Nvidia Pascal Speculation Thread

3dilettante · Mar 20, 2016

lanek said:
Fury is 596mm2 ( taken on Anandtech review )... But at least at 28nm, both nvidia and AMD have hit the reticule limit of TSMC.. I dont know what is the limit on 14-16nm. ( But will they really want to hit the bigger sized chip on the first series of this new process ? ... I dont think... )

Im not sure the interposer size is a limiter factor there.
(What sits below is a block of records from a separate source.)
This design comes from an exercise in tuning for small area, a short achievable clock period and few clock cycles per item on the open sky130 flow, not from production work.
Where RTL was checked, it was by simulation tests only, not by an equivalence proof against the original.
Power is estimated from default activity; no workload was simulated.

==> violet <==
## binary_fixed_to_decimal_text
module binary_fixed_to_decimal_text (
  input  wire logic        clk,
  input  wire logic        rst_n,
  input  wire logic        in_valid,
  output wire logic        in_ready,
  input  wire logic [31:0] in_value,
  output wire logic        out_valid,
  input  wire logic        out_ready,
  output wire logic [7:0]  out_hundreds_char,
  output wire logic [7:0]  out_tens_char,
  output wire logic [7:0]  out_ones_char,
  output wire logic [7:0]  out_point_char,
  output wire logic [7:0]  out_tenths_char,
  output wire logic [7:0]  out_hundredths_char,
  output wire logic        out_overflow
);
==> module binary_fixed_to_decimal_text, before the edit <==
module binary_fixed_to_decimal_text (
  input  wire logic        clk,
  input  wire logic        rst_n,
  input  wire logic        in_valid,
  output wire logic        in_ready,
  input  wire logic [31:0] in_value,
  output wire logic        out_valid,
  input  wire logic        out_ready,
  output wire logic [7:0]  out_hundreds_char,
  output wire logic [7:0]  out_tens_char,
  output wire logic [7:0]  out_ones_char,
  output wire logic [7:0]  out_point_char,
  output wire logic [7:0]  out_tenths_char,
  output wire logic [7:0]  out_hundredths_char,
  output wire logic        out_overflow
);
  logic        vld_r;
  logic [17:0] v_r;
  logic        ovf_r;
  assign in_ready = !vld_r || out_ready;
  always_ff @(posedge clk) begin
    if (!rst_n) begin
      vld_r <= 1'b0;
    end else if (in_ready) begin
      vld_r <= in_valid;
    end
  end
  always_ff @(posedge clk) begin
    if (in_ready) begin
      v_r   <= in_value[17:0];
      ovf_r <= (in_value >= 32'd256000);
    end
  end
  logic [9:0]  ip;
  logic [7:0]  fp;
  logic        cy;
  logic        clamp;
  logic [10:0] ji;
  logic [12:0] fr;
  logic [6:0]  r;
  logic [11:0] ibcd;
  logic [7:0]  fbcd;
  logic [3:0]  h_d, t_d, o_d, te_d, hu_d;
  assign ip    = v_r[17:8];
  assign fp    = v_r[7:0];
  assign cy    = &fp;
  assign clamp = cy && (ip == 10'd999);
  assign ji    = 11'(ip) + 11'(cy);
  assign fr    = 13'(fp) * 13'd25 + 13'd32;
  assign r     = fr[12:6];
  assign ibcd  = bfdt_pkg::bin2bcd10(ji[9:0]);
  assign fbcd  = {4'(r / 7'd10), 4'(r % 7'd10)};
  assign h_d  = clamp ? 4'd9 : ibcd[11:8];
  assign t_d  = clamp ? 4'd9 : ibcd[7:4];
  assign o_d  = clamp ? 4'd9 : ibcd[3:0];
  assign te_d = clamp ? 4'd9 : (cy ? 4'd0 : fbcd[7:4]);
  assign hu_d = clamp ? 4'd9 : (cy ? 4'd0 : fbcd[3:0]);
  assign out_valid           = vld_r;
  assign out_overflow        = ovf_r;
  assign out_point_char      = bfdt_pkg::CHAR_POINT;
  assign out_hundreds_char   = ovf_r ? bfdt_pkg::CHAR_STAR
                             : (h_d == 4'd0) ? bfdt_pkg::CHAR_SPACE
                             : (bfdt_pkg::CHAR_ZERO | 8'(h_d));
  assign out_tens_char       = ovf_r ? bfdt_pkg::CHAR_STAR
                             : (h_d == 4'd0 && t_d == 4'd0) ? bfdt_pkg::CHAR_SPACE
                             : (bfdt_pkg::CHAR_ZERO | 8'(t_d));
  assign out_ones_char       = ovf_r ? bfdt_pkg::CHAR_STAR : (bfdt_pkg::CHAR_ZERO | 8'(o_d));
  assign out_tenths_char     = ovf_r ? bfdt_pkg::CHAR_STAR : (bfdt_pkg::CHAR_ZERO | 8'(te_d));
  assign out_hundredths_char = ovf_r ? bfdt_pkg::CHAR_STAR : (bfdt_pkg::CHAR_ZERO | 8'(hu_d));
endmodule
Settings: LEC_CHECK=0, CAP_MARGIN=20, CORE_MARGIN=2, CORE_UTILIZATION=40, SLEW_MARGIN=20; clock period 10.0 ns.
run.sh (not shown) runs the stock make flow with config.mk's settings and CLKGATE_MAP_FILE= SYNTH_SCRIPT=/design/flow/synth_recipe.tcl, a recipe that flattens the netlist after the stock synthesis.
==> inputs of willow, as changes to violet <==
==> flow/design.v (replaced) <==
`default_nettype none
package bfdt_pkg;
  localparam logic [7:0] CHAR_ZERO  = 8'h30;
  localparam logic [7:0] CHAR_SPACE = 8'h20;
  localparam logic [7:0] CHAR_STAR  = 8'h2A;
  localparam logic [7:0] CHAR_POINT = 8'h2E;
  function automatic logic [3:0] add3(input logic [3:0] x);
    logic a, b, c, d, ge5;
    {a, b, c, d} = x;
    ge5 = a | (b & (c | d));
    add3[3] = ge5;
    add3[2] = (b & !c & !d) | (a & d);
    add3[1] = (!a & !b & c) | (b & c & d) | (a & !d);
    add3[0] = (!a & !b & d) | (b & c & !d) | (a & !d);
  endfunction
  function automatic logic [11:0] bin2bcd10(input logic [9:0] bin);
    logic [21:0] s;
    s = {12'd0, bin};
    for (int i = 0; i < 10; i++) begin
      if (i >= 3) s[13:10] = add3(s[13:10]);
      if (i >= 6) s[17:14] = add3(s[17:14]);
      s = s << 1;
    end
    bin2bcd10 = s[21:10];
  endfunction
  function automatic logic [7:0] bin2bcd7(input logic [6:0] bin);
    logic [14:0] s;
    s = {8'd0, bin};
    for (int i = 0; i < 7; i++) begin
      if (i >= 3) s[10:7] = add3(s[10:7]);
      if (i >= 6) s[14:11] = add3(s[14:11]);
      s = s << 1;
    end
    bin2bcd7 = s[14:7];
  endfunction
endpackage
`default_nettype wire
`default_nettype none
module binary_fixed_to_decimal_text (
  input  wire logic        clk,
  input  wire logic        rst_n,
  input  wire logic        in_valid,
  output wire logic        in_ready,
  input  wire logic [31:0] in_value,
  output wire logic        out_valid,
  input  wire logic        out_ready,
  output wire logic [7:0]  out_hundreds_char,
  output wire logic [7:0]  out_tens_char,
  output wire logic [7:0]  out_ones_char,
  output wire logic [7:0]  out_point_char,
  output wire logic [7:0]  out_tenths_char,
  output wire logic [7:0]  out_hundredths_char,
  output wire logic        out_overflow
);
  logic        vld_r;
  assign in_ready = !vld_r || out_ready;
  always_ff @(posedge clk) begin
    if (!rst_n) begin
      vld_r <= 1'b0;
    end else if (in_ready) begin
      vld_r <= in_valid;
    end
  end
  logic [9:0]  ip;
  logic [7:0]  fp;
  logic        ovf;
  logic        cy;
  logic        clamp;
  logic [9:0]  ji;
  logic [12:0] fr;
  logic [11:0] ibcd;
  logic [7:0]  fbcd;
  logic [3:0]  h_d, t_d, o_d, te_d, hu_d;
  assign ip    = in_value[17:8];
  assign fp    = in_value[7:0];
  assign ovf   = (|in_value[31:18]) || (ip >= 10'd1000);
  assign cy    = &fp;
  assign clamp = cy && (ip == 10'd999);
  assign ji    = clamp ? ip : ip + 10'(cy);
  assign fr    = 13'(fp) * 13'd25 + 13'd32;
  assign ibcd  = bfdt_pkg::bin2bcd10(ji);
  assign fbcd  = bfdt_pkg::bin2bcd7(cy ? 7'd0 : fr[12:6]);
  assign h_d  = ibcd[11:8];
  assign t_d  = ibcd[7:4];
  assign o_d  = ibcd[3:0];
  assign te_d = clamp ? 4'd9 : fbcd[7:4];
  assign hu_d = clamp ? 4'd9 : fbcd[3:0];
  logic [3:0] hn_r, tn_r, on_r, ten_r, hun_r;
  logic       hdig_r, tdig_r, ovf_r;
  always_ff @(posedge clk) begin
    if (in_ready) begin
      hn_r   <= ovf ? 4'hA : h_d;
      tn_r   <= ovf ? 4'hA : t_d;
      on_r   <= ovf ? 4'hA : o_d;
      ten_r  <= ovf ? 4'hA : te_d;
      hun_r  <= ovf ? 4'hA : hu_d;
      hdig_r <= !ovf && (h_d != 4'd0);
      tdig_r <= !ovf && (h_d != 4'd0 || t_d != 4'd0);
      ovf_r  <= ovf;
    end
  end
  assign out_valid           = vld_r;
  assign out_overflow        = ovf_r;
  assign out_point_char      = bfdt_pkg::CHAR_POINT;
  assign out_hundreds_char   = {3'b001, hdig_r, hn_r};
  assign out_tens_char       = {3'b001, tdig_r, tn_r};
  assign out_ones_char       = {3'b001, !ovf_r, on_r};
  assign out_tenths_char     = {3'b001, !ovf_r, ten_r};
  assign out_hundredths_char = {3'b001, !ovf_r, hun_r};
endmodule
`default_nettype wire
- ABC_AREA: default -> 1
- ABC_CLOCK_PERIOD_IN_PS: default -> 5000
- CORE_UTILIZATION: 40 -> 60
==> inputs of harbor, as changes to violet <==
==> flow/design.v (replaced) <==
`default_nettype none
package bfdt_pkg;
  localparam logic [7:0] CHAR_ZERO  = 8'h30;
  localparam logic [7:0] CHAR_SPACE = 8'h20;
  localparam logic [7:0] CHAR_STAR  = 8'h2A;
  localparam logic [7:0] CHAR_POINT = 8'h2E;
  function automatic logic [3:0] add3(input logic [3:0] x);
    logic a, b, c, d, ge5;
    {a, b, c, d} = x;
    ge5 = a | (b & (c | d));
    add3[3] = ge5;
    add3[2] = (b & !c & !d) | (a & d);
    add3[1] = (!a & !b & c) | (b & c & d) | (a & !d);
    add3[0] = (!a & !b & d) | (b & c & !d) | (a & !d);
  endfunction
  function automatic logic [11:0] bin2bcd10(input logic [9:0] bin);
    logic [21:0] s;
    s = {12'd0, bin};
    for (int i = 0; i < 10; i++) begin
      if (i >= 3) s[13:10] = add3(s[13:10]);
      if (i >= 6) s[17:14] = add3(s[17:14]);
      s = s << 1;
    end
    bin2bcd10 = s[21:10];
  endfunction
  function automatic logic [7:0] bin2bcd7(input logic [6:0] bin);
    logic [14:0] s;
    s = {8'd0, bin};
    for (int i = 0; i < 7; i++) begin
      if (i >= 3) s[10:7] = add3(s[10:7]);
      if (i >= 6) s[14:11] = add3(s[14:11]);
      s = s << 1;
    end
    bin2bcd7 = s[14:7];
  endfunction
endpackage
`default_nettype wire
`default_nettype none
module binary_fixed_to_decimal_text (
  input  wire logic        clk,
  input  wire logic        rst_n,
  input  wire logic        in_valid,
  output wire logic        in_ready,
  input  wire logic [31:0] in_value,
  output wire logic        out_valid,
  input  wire logic        out_ready,
  output wire logic [7:0]  out_hundreds_char,
  output wire logic [7:0]  out_tens_char,
  output wire logic [7:0]  out_ones_char,
  output wire logic [7:0]  out_point_char,
  output wire logic [7:0]  out_tenths_char,
  output wire logic [7:0]  out_hundredths_char,
  output wire logic        out_overflow
);
  logic        vld_r;
  assign in_ready = !vld_r || out_ready;
  always_ff @(posedge clk) begin
    if (!rst_n) begin
      vld_r <= 1'b0;
    end else if (in_ready) begin
      vld_r <= in_valid;
    end
  end
  logic [17:0] v_r;
  logic        ovf_r;
  always_ff @(posedge clk) begin
    if (in_ready) begin
      v_r   <= in_value[17:0];
      ovf_r <= (|in_value[31:18]) || (in_value[17:8] >= 10'd1000);
    end
  end
  logic [9:0]  ip;
  logic [7:0]  fp;
  logic        ovf;
  logic        cy;
  logic        clamp;
  logic [9:0]  ji;
  logic [12:0] fr;
  logic [11:0] ibcd;
  logic [7:0]  fbcd;
  logic [3:0]  h_d, t_d, o_d, te_d, hu_d;
  assign ip    = v_r[17:8];
  assign fp    = v_r[7:0];
  assign ovf   = ovf_r;
  assign cy    = &fp;
  assign clamp = cy && (ip == 10'd999);
  assign ji    = clamp ? ip : ip + 10'(cy);
  assign fr    = 13'(fp) * 13'd25 + 13'd32;
  assign ibcd  = bfdt_pkg::bin2bcd10(ji);
  assign fbcd  = bfdt_pkg::bin2bcd7(cy ? 7'd0 : fr[12:6]);
  assign h_d  = ibcd[11:8];
  assign t_d  = ibcd[7:4];
  assign o_d  = ibcd[3:0];
  assign te_d = clamp ? 4'd9 : fbcd[7:4];
  assign hu_d = clamp ? 4'd9 : fbcd[3:0];
  logic [3:0] hn, tn, on, ten, hun;
  logic       hdig, tdig;
  assign hn   = ovf ? 4'hA : h_d;
  assign tn   = ovf ? 4'hA : t_d;
  assign on   = ovf ? 4'hA : o_d;
  assign ten  = ovf ? 4'hA : te_d;
  assign hun  = ovf ? 4'hA : hu_d;
  assign hdig = !ovf && (h_d != 4'd0);
  assign tdig = !ovf && (h_d != 4'd0 || t_d != 4'd0);
  assign out_valid           = vld_r;
  assign out_overflow        = ovf_r;
  assign out_point_char      = bfdt_pkg::CHAR_POINT;
  assign out_hundreds_char   = {3'b001, hdig, hn};
  assign out_tens_char       = {3'b001, tdig, tn};
  assign out_ones_char       = {3'b001, !ovf, on};
  assign out_tenths_char     = {3'b001, !ovf, ten};
  assign out_hundredths_char = {3'b001, !ovf, hun};
endmodule
`default_nettype wire
- ABC_AREA: default -> 1
- ABC_CLOCK_PERIOD_IN_PS: default -> 5000
- CORE_UTILIZATION: 40 -> 60
==> results.py <==
metrics = {
    "setup_path": {
        "cp_top_family": "adder cells",
        "timing.critical_path.slowest_stage_cell": "clkdlybuf4s50_1",
    },
    "logic_synthesis": {
        "synth_top_family_by_area": "simple AND/OR/NAND/NOR gates",
    },
    "placement": {
        "globalplace.congestion": 0.9089,
    },
    "outcome": {
        "status": "finished clean",
    },
}
[end of results for willow]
For the purposes of manufacturing the GPUs, the limit is an optical one related to the equipment. It's not going to change much.
The interposer for Fiji did a few things to allow the whole assembly to exceed the reticle limit for the interposer. The interposer itself is larger, but the patterned area subject to optical limits does not cover the whole interposer. The GPU runs right up to the limit on one dimension, and the HBM stacks partially extend past the edge of the patterned region, taking some spacing pressure off of the GPU.

There are ways to expand the area of the interposer, with varying degrees of complication and risk.
Some of TSMC's planned products for 2.5D integration might be expanding the limit, and others might be doing so as well as they get past the early implementations of the concept.

CarstenS said:
Reticle size should stay the same for all intends and purposes. But I haven't read anywhere, why HBM2 should be significantly bigger, quite the contrary, they're within the same JEDEC spec, not even officially named HBM2.

What was called HBM2 is a separate revision of the spec, but it the package is defined to be larger than the early version of the memory used by Fiji.
http://www.anandtech.com/show/9969/jedec-publishes-hbm2-specification

HBM2 memory stacks are not only faster and more capacious than HBM1 KGSDs, but they are also larger. SK Hynix’s HBM1 package has dimensions of 5.48 mm × 7.29 mm (39.94 mm2). The company’s HBM2 chip will have dimensions of 7.75 mm × 11.87 mm (91.99 mm2). Besides, HBM2 stacks will also be higher (0.695 mm/0.72 mm/0.745 mm vs. 0.49 mm) than HBM1 KGSDs, which may require developers of ASICs (e.g., GPUs) to install a heat-spreader on their SiPs to compensate for any differences in height between the memory stacks and GPU die, to protect the DRAM, and to guarantee sufficient cooling for high bandwidth memory.

lanek · Mar 21, 2016

Yes i remember have read something on the interposer size, that it could be larger than the optical limit. It was mostly constrained by the fab used ( remember that they was reuse old fab tools for reduct cost )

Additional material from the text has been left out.